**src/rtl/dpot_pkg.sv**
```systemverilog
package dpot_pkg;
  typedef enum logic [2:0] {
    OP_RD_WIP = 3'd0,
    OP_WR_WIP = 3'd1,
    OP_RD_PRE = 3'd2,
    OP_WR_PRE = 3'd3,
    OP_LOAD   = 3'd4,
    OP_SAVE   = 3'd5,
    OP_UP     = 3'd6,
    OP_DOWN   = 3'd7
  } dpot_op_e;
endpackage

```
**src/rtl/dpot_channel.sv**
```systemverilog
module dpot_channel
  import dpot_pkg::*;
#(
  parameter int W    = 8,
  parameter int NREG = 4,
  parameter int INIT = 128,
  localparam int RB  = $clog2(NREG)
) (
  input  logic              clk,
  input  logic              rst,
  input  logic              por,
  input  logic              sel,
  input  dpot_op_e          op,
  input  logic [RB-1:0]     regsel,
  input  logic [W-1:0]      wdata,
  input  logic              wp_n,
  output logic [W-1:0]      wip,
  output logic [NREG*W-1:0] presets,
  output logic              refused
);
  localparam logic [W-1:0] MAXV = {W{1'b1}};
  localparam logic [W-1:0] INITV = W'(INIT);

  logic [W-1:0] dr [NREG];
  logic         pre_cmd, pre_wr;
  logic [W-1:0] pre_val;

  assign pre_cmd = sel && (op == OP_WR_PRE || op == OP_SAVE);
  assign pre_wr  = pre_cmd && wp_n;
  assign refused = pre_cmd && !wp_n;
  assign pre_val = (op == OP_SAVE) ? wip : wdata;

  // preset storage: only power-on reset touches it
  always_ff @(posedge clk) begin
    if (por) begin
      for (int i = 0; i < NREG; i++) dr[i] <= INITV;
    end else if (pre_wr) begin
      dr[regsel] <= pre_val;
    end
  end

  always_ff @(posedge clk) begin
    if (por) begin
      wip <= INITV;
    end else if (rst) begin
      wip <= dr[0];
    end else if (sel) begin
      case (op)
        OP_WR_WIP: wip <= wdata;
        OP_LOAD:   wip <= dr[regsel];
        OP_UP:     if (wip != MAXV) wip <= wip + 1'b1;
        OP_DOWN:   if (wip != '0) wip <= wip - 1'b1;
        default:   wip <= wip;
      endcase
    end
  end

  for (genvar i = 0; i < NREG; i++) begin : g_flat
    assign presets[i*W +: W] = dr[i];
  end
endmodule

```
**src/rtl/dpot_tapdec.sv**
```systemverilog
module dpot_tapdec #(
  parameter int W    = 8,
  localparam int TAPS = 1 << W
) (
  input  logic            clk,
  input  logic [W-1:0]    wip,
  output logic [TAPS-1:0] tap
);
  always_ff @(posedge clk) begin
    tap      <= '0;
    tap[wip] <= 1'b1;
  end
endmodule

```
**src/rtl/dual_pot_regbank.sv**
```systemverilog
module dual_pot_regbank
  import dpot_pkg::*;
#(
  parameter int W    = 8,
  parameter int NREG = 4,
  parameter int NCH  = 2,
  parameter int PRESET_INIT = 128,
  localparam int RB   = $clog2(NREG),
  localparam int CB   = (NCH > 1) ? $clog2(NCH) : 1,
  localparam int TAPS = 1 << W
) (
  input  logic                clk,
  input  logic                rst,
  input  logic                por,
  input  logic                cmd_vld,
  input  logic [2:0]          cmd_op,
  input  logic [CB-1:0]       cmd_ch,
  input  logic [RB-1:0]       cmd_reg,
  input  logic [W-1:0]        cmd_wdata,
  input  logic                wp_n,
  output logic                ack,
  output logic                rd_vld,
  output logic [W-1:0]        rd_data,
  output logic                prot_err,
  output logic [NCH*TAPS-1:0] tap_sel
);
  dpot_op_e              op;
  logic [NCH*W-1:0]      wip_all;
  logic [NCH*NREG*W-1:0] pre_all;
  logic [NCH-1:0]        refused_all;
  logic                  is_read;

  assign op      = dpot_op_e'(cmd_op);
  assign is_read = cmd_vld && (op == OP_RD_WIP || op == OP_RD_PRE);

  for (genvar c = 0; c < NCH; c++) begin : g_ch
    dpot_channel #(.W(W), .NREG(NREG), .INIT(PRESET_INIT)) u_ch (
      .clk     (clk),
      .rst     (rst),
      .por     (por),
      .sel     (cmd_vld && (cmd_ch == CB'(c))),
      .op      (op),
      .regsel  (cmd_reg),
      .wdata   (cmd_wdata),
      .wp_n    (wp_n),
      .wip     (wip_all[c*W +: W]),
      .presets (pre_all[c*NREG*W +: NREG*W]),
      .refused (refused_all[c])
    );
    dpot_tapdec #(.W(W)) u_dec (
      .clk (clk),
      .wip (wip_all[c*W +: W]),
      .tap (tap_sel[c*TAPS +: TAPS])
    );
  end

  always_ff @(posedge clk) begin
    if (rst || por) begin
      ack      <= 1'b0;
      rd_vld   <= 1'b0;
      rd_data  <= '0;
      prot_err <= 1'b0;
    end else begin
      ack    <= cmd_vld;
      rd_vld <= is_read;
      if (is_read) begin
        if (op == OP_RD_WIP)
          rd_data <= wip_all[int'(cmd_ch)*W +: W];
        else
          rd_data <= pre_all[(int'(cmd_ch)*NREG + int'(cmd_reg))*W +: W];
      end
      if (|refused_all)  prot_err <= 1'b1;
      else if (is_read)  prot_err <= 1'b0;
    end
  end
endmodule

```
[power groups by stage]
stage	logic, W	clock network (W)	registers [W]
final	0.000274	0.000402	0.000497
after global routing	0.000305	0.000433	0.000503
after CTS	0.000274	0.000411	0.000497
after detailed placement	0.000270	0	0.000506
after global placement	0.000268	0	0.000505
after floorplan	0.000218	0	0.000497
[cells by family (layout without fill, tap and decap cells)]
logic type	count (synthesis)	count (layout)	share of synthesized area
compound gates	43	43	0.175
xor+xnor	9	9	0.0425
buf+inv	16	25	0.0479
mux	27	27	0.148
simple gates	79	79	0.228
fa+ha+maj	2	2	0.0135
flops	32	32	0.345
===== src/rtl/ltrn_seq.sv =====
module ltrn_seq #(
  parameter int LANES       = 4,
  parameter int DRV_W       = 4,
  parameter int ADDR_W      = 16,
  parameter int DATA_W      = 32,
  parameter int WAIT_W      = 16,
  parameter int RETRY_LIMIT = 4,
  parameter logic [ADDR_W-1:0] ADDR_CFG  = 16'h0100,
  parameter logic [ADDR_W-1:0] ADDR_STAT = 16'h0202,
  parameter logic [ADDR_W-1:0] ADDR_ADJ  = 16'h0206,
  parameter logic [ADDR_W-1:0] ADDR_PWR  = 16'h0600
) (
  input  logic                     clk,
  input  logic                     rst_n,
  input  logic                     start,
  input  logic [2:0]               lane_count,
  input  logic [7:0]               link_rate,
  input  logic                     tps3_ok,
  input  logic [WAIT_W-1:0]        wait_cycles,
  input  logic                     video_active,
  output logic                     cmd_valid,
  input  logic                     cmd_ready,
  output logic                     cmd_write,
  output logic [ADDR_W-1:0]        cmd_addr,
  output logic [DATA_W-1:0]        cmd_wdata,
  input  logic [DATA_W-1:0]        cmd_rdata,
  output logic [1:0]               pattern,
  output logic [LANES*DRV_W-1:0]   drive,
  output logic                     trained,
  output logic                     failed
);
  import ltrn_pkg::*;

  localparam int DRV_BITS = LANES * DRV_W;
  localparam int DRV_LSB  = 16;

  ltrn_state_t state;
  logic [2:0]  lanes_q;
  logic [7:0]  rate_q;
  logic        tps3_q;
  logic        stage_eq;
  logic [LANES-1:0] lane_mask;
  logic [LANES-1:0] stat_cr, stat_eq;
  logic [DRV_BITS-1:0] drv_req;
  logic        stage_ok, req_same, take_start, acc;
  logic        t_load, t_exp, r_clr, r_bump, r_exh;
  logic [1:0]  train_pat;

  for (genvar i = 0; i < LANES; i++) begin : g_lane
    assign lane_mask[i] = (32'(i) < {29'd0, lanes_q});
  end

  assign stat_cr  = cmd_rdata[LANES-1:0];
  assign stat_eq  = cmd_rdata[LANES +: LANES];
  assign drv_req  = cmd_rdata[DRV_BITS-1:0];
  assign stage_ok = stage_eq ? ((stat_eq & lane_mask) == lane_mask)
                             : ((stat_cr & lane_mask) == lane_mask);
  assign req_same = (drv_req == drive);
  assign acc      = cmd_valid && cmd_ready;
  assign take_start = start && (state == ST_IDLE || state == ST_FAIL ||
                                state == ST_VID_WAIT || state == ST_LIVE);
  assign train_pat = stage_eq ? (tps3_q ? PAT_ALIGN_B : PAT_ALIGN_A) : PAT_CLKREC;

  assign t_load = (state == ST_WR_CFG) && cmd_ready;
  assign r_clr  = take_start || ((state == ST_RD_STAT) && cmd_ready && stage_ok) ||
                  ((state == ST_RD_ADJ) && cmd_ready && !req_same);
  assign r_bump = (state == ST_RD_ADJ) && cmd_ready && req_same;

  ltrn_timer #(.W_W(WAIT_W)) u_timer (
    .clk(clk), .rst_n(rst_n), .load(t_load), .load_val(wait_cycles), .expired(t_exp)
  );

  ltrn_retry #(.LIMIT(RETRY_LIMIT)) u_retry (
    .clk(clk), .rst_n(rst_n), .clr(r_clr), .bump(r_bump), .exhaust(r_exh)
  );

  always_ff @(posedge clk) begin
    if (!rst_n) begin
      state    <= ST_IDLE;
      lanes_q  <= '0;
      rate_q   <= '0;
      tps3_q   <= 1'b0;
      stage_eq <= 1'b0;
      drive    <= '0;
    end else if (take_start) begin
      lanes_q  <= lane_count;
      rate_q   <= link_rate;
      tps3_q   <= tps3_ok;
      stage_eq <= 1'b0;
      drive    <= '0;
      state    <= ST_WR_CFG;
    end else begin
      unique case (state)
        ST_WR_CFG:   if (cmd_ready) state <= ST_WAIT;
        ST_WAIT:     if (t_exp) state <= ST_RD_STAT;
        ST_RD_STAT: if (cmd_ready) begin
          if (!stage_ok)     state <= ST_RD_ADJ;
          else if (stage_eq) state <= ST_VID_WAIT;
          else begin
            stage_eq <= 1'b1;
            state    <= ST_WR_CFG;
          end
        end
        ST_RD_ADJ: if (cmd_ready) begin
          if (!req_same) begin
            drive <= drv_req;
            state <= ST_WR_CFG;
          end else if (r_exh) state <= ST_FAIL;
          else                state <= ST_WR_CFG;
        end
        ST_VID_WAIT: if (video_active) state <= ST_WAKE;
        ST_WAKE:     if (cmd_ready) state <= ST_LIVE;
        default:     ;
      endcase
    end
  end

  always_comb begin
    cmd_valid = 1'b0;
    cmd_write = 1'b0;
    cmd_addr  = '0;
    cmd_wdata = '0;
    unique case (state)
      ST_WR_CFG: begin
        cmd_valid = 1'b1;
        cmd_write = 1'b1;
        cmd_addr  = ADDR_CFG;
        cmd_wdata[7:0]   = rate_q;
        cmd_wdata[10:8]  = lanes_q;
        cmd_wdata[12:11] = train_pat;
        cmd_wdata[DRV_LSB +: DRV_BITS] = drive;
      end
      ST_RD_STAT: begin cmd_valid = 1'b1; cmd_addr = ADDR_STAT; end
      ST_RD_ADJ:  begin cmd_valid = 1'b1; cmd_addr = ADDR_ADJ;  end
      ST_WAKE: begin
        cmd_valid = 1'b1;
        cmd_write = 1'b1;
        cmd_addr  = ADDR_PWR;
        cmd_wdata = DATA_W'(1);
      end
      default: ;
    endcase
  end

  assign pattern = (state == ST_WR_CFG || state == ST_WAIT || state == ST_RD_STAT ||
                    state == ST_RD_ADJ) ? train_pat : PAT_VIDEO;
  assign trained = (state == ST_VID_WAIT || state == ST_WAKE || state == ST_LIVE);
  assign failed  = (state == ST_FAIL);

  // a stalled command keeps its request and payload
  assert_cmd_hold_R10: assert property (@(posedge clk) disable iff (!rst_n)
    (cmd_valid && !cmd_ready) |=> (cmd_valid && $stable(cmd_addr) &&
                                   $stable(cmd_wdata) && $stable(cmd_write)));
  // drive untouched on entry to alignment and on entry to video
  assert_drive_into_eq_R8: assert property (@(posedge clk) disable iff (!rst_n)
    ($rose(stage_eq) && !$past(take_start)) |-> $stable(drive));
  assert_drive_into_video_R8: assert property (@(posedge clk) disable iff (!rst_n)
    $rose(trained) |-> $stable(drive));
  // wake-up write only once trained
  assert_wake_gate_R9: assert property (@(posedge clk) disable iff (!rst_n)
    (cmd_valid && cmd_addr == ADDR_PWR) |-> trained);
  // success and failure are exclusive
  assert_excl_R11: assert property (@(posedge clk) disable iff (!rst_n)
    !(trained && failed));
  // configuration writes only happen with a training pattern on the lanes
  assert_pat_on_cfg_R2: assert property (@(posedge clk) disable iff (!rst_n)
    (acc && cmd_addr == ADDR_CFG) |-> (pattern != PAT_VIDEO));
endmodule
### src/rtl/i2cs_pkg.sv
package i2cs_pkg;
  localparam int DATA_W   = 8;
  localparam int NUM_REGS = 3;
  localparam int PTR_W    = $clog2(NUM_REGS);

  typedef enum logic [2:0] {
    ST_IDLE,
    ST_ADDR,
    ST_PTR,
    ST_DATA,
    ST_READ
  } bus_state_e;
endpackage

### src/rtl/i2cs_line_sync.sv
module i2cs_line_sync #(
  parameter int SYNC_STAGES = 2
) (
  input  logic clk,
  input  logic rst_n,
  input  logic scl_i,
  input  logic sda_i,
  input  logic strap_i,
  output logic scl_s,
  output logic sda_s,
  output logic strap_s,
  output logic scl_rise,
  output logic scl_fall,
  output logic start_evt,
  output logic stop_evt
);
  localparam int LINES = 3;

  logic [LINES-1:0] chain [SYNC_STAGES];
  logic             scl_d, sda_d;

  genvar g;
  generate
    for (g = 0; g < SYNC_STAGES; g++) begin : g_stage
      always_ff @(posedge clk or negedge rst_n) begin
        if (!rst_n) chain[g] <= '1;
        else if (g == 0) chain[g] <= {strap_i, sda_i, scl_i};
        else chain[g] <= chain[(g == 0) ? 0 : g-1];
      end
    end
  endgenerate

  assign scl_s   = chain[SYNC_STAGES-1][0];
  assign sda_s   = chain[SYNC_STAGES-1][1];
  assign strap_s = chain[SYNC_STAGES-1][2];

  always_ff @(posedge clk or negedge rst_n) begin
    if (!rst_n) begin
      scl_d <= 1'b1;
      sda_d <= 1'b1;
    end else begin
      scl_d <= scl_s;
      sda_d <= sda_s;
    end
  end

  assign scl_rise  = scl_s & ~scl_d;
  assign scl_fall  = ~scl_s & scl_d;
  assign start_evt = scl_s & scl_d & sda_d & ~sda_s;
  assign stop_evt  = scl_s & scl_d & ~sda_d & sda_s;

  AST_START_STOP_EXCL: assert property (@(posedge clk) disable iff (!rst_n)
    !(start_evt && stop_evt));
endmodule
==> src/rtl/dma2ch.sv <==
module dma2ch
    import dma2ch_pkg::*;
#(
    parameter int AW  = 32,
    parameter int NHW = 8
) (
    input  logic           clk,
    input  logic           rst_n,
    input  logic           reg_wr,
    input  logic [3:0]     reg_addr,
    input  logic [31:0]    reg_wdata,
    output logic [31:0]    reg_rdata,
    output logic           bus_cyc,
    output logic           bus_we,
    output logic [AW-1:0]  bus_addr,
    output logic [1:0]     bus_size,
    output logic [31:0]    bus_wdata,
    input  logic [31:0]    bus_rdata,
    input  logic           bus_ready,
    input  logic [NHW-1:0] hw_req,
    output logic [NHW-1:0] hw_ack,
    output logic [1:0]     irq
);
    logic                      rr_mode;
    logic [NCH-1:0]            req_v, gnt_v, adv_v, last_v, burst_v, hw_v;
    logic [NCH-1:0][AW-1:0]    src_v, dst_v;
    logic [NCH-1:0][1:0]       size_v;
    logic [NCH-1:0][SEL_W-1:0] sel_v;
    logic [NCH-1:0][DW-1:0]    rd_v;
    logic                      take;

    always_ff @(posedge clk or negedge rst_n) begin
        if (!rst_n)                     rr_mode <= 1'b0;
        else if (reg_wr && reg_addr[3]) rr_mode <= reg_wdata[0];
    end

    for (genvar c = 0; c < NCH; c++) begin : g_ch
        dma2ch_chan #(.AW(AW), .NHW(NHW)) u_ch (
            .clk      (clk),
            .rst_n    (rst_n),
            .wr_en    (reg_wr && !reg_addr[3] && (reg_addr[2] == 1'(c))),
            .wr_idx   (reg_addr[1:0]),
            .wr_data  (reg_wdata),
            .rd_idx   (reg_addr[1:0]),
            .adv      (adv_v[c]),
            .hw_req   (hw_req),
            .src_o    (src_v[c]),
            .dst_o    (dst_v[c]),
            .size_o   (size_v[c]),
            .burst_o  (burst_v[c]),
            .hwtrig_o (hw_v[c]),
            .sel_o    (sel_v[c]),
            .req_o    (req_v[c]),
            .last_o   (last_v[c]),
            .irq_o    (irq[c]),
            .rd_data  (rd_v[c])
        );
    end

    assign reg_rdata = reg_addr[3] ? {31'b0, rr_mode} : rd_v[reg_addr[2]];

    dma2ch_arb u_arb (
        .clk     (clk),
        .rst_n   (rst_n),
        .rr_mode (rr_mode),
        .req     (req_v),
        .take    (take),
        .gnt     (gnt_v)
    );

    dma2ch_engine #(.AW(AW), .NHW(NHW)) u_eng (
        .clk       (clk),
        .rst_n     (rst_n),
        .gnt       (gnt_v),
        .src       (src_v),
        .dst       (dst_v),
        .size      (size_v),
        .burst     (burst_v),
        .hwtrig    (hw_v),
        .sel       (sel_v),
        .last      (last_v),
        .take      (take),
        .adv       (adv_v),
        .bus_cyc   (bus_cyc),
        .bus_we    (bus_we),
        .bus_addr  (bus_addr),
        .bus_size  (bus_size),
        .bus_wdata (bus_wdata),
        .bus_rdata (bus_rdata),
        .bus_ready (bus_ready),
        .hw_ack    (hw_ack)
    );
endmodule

- - - -

About this exercise: In the material above, show every line where the word "layout" turns up.

Output of the task:
[cells by family (layout without fill, tap and decap cells)]
logic type	count (synthesis)	count (layout)	share of synthesized area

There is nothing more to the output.